> _WHAT THIS TASK INVOLVES_
Please report how many lines of the data include the word "hold", with the number as the entire reply.

> _DATA_
□ □ □ □ □ □ □
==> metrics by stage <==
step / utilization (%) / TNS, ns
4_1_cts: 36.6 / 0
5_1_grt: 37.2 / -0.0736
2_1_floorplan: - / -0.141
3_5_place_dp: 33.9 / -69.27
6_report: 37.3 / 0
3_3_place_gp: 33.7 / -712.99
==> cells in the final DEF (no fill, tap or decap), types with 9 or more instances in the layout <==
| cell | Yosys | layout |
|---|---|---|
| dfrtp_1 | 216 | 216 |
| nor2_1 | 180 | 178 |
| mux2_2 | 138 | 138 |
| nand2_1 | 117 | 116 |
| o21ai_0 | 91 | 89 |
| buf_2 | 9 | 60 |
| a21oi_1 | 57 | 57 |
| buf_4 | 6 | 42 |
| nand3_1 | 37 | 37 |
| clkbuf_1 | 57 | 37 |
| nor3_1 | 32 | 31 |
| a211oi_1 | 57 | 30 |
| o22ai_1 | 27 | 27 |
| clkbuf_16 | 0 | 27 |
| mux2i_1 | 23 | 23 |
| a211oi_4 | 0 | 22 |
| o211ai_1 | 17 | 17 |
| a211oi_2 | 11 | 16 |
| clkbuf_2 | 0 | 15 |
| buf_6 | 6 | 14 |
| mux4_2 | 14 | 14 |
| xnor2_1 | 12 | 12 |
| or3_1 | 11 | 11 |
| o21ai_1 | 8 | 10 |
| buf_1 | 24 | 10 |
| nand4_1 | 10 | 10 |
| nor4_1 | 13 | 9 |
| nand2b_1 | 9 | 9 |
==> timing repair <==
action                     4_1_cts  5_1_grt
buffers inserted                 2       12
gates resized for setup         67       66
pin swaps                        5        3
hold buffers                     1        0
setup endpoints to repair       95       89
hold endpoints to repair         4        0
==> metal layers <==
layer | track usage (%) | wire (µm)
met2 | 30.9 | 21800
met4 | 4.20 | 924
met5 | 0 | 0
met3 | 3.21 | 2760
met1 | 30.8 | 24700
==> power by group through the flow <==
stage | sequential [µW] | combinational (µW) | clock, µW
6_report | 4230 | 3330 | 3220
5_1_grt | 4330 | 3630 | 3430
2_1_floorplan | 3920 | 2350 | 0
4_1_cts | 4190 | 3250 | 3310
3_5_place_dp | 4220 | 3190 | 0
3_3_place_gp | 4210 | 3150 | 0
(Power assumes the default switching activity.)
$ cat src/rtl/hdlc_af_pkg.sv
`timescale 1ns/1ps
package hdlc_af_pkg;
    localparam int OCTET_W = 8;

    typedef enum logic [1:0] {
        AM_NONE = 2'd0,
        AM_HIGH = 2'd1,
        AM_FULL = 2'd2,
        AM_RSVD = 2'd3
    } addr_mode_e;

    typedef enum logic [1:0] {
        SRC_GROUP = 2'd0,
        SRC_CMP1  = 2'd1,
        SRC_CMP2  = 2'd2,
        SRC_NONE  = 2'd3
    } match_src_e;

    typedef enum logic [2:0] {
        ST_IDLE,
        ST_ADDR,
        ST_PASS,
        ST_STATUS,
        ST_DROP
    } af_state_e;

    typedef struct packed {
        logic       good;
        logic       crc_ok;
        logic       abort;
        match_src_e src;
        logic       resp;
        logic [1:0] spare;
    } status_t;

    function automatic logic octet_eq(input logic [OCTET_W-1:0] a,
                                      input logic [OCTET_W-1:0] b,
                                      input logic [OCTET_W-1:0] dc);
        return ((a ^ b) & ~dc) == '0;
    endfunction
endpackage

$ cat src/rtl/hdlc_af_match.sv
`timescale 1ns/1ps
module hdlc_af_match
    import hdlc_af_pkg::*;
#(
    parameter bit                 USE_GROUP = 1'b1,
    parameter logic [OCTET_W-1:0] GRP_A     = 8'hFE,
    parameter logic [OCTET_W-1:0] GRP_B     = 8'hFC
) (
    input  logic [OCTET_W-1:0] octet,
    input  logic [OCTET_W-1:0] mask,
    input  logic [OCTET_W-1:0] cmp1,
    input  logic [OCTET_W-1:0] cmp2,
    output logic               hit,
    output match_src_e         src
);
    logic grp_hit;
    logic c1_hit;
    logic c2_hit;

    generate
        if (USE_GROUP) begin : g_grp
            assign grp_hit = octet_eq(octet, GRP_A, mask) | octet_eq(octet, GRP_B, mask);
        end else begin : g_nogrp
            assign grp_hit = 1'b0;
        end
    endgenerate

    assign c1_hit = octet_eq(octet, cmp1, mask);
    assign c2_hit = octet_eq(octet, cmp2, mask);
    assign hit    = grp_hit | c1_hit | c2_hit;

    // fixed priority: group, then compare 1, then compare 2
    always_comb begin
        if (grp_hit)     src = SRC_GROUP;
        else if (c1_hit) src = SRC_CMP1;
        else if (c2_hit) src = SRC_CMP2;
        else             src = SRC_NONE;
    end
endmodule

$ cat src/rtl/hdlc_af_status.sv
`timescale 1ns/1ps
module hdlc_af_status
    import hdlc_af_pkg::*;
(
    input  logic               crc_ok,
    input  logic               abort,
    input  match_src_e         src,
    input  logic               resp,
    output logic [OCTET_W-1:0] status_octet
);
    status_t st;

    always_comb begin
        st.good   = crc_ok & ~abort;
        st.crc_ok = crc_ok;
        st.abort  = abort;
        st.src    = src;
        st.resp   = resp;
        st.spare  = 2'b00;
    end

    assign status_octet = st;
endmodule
□ □ □ □ □ □ □
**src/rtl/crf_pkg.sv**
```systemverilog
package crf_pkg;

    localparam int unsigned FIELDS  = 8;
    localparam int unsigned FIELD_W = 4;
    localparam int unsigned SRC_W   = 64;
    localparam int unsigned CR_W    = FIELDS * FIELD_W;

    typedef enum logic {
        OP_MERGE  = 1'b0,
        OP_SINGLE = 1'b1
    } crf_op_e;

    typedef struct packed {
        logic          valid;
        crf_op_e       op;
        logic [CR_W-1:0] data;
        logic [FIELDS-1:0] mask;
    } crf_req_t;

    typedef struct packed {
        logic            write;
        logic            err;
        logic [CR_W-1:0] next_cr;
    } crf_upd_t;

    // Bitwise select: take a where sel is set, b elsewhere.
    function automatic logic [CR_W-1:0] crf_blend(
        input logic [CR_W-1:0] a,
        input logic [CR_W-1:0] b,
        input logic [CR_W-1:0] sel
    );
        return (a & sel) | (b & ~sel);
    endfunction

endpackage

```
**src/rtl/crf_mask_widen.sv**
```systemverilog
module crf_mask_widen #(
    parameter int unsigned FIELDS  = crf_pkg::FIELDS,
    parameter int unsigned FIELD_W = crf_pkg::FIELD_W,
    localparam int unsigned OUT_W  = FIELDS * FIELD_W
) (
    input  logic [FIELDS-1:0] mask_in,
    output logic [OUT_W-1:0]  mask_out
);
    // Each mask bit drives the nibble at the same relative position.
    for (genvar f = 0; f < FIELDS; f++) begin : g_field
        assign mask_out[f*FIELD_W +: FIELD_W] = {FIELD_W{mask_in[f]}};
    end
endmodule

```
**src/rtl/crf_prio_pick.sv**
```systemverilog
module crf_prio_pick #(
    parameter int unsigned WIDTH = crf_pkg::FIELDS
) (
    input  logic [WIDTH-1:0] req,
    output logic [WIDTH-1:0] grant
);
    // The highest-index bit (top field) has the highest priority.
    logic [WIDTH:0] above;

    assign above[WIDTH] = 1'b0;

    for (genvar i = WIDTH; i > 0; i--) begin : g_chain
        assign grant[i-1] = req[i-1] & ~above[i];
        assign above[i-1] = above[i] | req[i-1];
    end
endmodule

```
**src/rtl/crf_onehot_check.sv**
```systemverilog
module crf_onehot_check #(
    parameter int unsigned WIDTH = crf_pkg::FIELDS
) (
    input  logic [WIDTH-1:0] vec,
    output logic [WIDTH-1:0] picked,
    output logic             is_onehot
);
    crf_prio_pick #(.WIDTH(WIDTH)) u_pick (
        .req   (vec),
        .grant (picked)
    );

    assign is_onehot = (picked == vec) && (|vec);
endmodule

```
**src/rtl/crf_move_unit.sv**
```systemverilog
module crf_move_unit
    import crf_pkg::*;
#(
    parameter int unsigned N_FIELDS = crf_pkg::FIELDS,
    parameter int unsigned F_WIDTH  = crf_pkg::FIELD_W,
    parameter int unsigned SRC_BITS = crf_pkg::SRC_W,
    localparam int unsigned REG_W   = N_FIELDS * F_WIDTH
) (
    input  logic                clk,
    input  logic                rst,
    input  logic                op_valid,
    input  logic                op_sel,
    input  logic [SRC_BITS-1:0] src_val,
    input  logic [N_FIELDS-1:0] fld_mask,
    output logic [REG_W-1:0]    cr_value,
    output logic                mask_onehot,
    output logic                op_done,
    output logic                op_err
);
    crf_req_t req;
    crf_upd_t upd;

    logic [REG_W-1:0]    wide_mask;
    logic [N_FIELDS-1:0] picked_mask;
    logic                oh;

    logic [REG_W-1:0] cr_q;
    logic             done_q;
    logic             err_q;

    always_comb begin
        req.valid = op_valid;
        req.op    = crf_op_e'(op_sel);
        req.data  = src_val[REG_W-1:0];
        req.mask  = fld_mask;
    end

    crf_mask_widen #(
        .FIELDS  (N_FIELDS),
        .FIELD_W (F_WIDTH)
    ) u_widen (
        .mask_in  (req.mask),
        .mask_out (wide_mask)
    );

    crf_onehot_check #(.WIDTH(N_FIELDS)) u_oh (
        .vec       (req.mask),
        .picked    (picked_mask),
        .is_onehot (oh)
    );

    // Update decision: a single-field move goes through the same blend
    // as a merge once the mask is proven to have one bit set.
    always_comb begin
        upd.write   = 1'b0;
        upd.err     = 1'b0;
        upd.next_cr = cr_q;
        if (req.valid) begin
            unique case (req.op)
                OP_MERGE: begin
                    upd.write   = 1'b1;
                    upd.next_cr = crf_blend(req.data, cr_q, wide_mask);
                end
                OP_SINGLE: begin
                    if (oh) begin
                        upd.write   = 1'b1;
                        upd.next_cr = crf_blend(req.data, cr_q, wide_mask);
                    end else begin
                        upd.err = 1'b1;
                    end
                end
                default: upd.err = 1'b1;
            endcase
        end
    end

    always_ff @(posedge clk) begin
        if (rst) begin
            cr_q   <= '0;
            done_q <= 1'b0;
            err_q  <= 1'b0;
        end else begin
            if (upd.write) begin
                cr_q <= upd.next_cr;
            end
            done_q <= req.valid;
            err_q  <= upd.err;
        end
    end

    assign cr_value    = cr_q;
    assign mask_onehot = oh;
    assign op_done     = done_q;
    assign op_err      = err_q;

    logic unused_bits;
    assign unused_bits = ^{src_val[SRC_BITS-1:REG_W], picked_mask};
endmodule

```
□ □ □ □ □ □ □
> _SOLVED PROBLEM_
2